Monday, November 9, 2009: 5:10 PM

Alex Charleston, MPH , Centers for Disease Control and Prevention, Altanta, GA
The link between environmental risk factors and chronic disease is still largely unknown. Chronic diseases are responsible for seven out of ten deaths in America. These diseases strike more than a third of our population and the costs of caring for people with chronic diseases account for over 75% of the nation's health care budget.

Much of public health surveillance focuses on infectious diseases. A need exists for a more comprehensive approach to the collection and analysis of noninfectious disease data and the integration of that information with environmental hazard and biomonitoring data. The availability of data in a standardized tracking network will enable the community and its public health professionals to begin to understand possible associations between the environment and adverse health effects.

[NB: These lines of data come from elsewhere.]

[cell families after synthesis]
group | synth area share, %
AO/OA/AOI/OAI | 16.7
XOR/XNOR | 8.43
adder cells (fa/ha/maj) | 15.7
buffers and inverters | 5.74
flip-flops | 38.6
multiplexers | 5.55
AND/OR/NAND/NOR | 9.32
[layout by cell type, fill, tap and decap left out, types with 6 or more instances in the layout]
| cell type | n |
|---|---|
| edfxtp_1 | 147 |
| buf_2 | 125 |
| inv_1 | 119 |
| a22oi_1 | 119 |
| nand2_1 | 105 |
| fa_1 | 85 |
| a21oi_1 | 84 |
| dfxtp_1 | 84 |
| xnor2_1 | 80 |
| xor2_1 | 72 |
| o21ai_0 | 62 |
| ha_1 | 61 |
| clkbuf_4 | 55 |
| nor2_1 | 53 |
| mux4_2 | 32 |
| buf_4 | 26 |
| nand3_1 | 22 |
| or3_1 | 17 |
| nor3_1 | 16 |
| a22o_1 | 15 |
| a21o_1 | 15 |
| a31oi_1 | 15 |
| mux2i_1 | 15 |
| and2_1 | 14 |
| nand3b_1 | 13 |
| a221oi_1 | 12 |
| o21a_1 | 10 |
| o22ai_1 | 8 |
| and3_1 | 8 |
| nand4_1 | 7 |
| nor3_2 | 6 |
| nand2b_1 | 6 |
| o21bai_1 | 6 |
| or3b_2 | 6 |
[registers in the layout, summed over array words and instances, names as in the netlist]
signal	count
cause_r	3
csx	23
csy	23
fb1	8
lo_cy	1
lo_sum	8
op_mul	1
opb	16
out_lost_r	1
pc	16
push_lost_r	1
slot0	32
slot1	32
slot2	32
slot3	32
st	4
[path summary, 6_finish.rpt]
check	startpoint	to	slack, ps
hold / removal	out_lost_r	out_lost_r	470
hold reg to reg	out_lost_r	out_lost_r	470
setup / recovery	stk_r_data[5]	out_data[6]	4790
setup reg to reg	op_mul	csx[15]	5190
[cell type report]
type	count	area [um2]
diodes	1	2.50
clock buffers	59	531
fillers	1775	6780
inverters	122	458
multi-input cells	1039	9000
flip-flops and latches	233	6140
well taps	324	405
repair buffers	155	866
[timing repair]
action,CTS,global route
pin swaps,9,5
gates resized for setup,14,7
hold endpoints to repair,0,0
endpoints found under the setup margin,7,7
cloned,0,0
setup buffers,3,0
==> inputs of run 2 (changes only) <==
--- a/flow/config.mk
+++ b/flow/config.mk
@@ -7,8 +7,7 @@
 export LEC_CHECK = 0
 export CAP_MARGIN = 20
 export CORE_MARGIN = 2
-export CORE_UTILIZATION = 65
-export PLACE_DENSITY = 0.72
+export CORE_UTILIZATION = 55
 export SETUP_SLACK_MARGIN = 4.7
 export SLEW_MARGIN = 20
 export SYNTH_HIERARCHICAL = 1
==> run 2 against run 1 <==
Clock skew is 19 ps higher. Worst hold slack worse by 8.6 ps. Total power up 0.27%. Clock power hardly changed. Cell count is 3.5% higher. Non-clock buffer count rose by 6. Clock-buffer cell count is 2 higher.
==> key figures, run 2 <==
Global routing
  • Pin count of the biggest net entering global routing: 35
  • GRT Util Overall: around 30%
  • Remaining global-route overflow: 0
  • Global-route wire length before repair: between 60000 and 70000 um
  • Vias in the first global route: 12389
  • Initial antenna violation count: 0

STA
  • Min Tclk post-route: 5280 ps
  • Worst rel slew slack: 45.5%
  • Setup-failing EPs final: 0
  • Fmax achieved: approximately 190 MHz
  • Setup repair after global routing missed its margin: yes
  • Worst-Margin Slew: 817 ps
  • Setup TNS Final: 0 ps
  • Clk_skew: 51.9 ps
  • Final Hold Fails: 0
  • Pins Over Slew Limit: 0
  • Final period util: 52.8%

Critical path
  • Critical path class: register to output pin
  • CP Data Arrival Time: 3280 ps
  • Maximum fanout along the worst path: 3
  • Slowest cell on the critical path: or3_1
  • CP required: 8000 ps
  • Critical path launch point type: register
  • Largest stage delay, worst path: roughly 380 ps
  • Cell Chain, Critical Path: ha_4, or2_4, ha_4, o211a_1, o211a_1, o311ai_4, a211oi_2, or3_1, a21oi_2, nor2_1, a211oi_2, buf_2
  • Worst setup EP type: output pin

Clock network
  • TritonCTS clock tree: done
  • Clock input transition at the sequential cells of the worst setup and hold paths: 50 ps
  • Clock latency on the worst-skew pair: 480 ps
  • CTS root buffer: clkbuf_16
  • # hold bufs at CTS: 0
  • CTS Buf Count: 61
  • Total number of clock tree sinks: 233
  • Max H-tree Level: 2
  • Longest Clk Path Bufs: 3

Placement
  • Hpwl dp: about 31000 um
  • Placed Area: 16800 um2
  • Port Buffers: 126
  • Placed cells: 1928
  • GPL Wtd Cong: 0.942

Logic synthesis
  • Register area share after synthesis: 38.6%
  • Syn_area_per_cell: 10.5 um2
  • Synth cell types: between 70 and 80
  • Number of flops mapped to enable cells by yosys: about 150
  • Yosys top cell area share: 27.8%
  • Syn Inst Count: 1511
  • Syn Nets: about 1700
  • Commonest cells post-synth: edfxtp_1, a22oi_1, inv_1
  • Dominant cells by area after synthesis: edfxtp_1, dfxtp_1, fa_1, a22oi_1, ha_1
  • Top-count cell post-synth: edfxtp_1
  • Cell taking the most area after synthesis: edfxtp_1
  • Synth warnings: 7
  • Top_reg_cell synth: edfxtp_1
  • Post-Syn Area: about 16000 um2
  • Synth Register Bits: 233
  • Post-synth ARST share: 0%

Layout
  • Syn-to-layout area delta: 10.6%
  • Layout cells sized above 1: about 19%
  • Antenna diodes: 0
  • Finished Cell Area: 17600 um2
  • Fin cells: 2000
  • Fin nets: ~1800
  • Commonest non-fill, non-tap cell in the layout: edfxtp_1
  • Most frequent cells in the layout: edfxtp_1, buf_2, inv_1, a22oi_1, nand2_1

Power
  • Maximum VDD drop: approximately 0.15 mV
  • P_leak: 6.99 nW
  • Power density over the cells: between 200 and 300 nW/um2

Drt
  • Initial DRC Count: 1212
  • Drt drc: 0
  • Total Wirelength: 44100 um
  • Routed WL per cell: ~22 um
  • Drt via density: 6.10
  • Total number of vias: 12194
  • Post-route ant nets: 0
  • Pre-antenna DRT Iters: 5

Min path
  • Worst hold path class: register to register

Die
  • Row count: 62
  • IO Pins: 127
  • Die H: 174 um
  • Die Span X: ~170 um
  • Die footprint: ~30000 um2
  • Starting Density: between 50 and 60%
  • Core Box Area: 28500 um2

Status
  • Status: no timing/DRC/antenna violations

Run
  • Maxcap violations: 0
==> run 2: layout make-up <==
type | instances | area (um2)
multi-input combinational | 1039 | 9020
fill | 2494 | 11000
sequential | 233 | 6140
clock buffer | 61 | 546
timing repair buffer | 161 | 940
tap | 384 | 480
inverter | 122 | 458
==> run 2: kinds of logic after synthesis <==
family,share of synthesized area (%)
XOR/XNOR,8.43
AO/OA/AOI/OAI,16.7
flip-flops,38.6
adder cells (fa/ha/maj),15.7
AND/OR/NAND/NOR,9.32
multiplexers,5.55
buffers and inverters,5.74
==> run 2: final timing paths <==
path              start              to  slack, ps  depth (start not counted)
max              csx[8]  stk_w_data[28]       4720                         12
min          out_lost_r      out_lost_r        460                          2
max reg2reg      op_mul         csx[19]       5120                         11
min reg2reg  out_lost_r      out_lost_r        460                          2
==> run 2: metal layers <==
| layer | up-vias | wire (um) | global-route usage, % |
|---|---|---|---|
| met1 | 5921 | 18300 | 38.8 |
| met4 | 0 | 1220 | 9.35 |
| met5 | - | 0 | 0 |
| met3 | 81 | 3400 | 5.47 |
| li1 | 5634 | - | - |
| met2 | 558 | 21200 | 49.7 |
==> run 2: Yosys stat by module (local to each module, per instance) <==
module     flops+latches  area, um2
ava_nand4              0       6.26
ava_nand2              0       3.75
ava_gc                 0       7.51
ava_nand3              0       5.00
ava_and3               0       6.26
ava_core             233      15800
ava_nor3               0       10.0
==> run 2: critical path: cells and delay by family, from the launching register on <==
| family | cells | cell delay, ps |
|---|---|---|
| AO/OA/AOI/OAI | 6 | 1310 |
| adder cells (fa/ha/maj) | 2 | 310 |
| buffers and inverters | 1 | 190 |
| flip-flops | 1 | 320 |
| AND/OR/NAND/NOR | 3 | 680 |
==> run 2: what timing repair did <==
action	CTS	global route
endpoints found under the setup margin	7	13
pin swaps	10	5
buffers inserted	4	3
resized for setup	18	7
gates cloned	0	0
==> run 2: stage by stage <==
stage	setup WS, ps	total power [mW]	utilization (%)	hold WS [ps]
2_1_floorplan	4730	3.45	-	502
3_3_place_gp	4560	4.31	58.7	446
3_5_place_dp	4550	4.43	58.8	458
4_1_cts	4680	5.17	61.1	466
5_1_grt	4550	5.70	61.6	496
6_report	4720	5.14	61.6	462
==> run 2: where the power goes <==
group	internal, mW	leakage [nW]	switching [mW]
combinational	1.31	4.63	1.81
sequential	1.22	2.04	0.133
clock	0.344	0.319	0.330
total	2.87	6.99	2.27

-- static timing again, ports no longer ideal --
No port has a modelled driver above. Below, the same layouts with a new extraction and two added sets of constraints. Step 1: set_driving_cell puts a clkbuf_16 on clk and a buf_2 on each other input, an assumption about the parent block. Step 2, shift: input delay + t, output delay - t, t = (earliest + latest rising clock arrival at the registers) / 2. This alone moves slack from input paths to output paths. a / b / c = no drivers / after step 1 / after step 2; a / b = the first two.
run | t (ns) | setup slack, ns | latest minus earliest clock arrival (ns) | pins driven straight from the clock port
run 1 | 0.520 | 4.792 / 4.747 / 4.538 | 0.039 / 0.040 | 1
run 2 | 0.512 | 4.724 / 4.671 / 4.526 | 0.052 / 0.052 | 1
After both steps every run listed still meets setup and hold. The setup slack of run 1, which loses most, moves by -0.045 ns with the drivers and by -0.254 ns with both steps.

The purpose of the CDC's Environmental Public Health Tracking (Tracking) Program is to provide information from a nationwide network of integrated health and environmental data that drives public health action. The Tracking Network integrates the three distinct components of hazard monitoring, exposure, and health effects surveillance into an informatics network which provides valid information on environmental exposures and adverse health conditions and the possible spatial and temporal relations between them. Analysis tools utilize Tracking data on the Network to allow users to bridge gaps between hazard monitoring, exposure, and health effects and provide information on the health and environmental status of communities. The data can be used to drive public health policy and actions that ultimately will reduce the burden of adverse health effects.

Learning Objectives:
1. Describe the features and information available on Tracking Network 2. Describe the information gap that the National EPHT Network will be designed to fill and necessary steps for implementing EPHT networks at the state and national level 3. Discuss specific focus areas for environmental and health outcomes population surveillance 4. Describe how National Tracking Network brings together the often disparate fields of environmental monitoring, environmental health and chronic disease prevention in order to work towards a coordinated information system.

Keywords: Environmental Health, Surveillance

Presenting author's disclosure statement:

Qualified on the content I am responsible for because: I have over 15 years experience at CDC working with surveillance and public health information system. I also have a Masters in Public Health.
Any relevant financial relationships? No

I agree to comply with the American Public Health Association Conflict of Interest and Commercial Support Guidelines, and to disclose to the participants any off-label or experimental uses of a commercial product or service discussed in my presentation.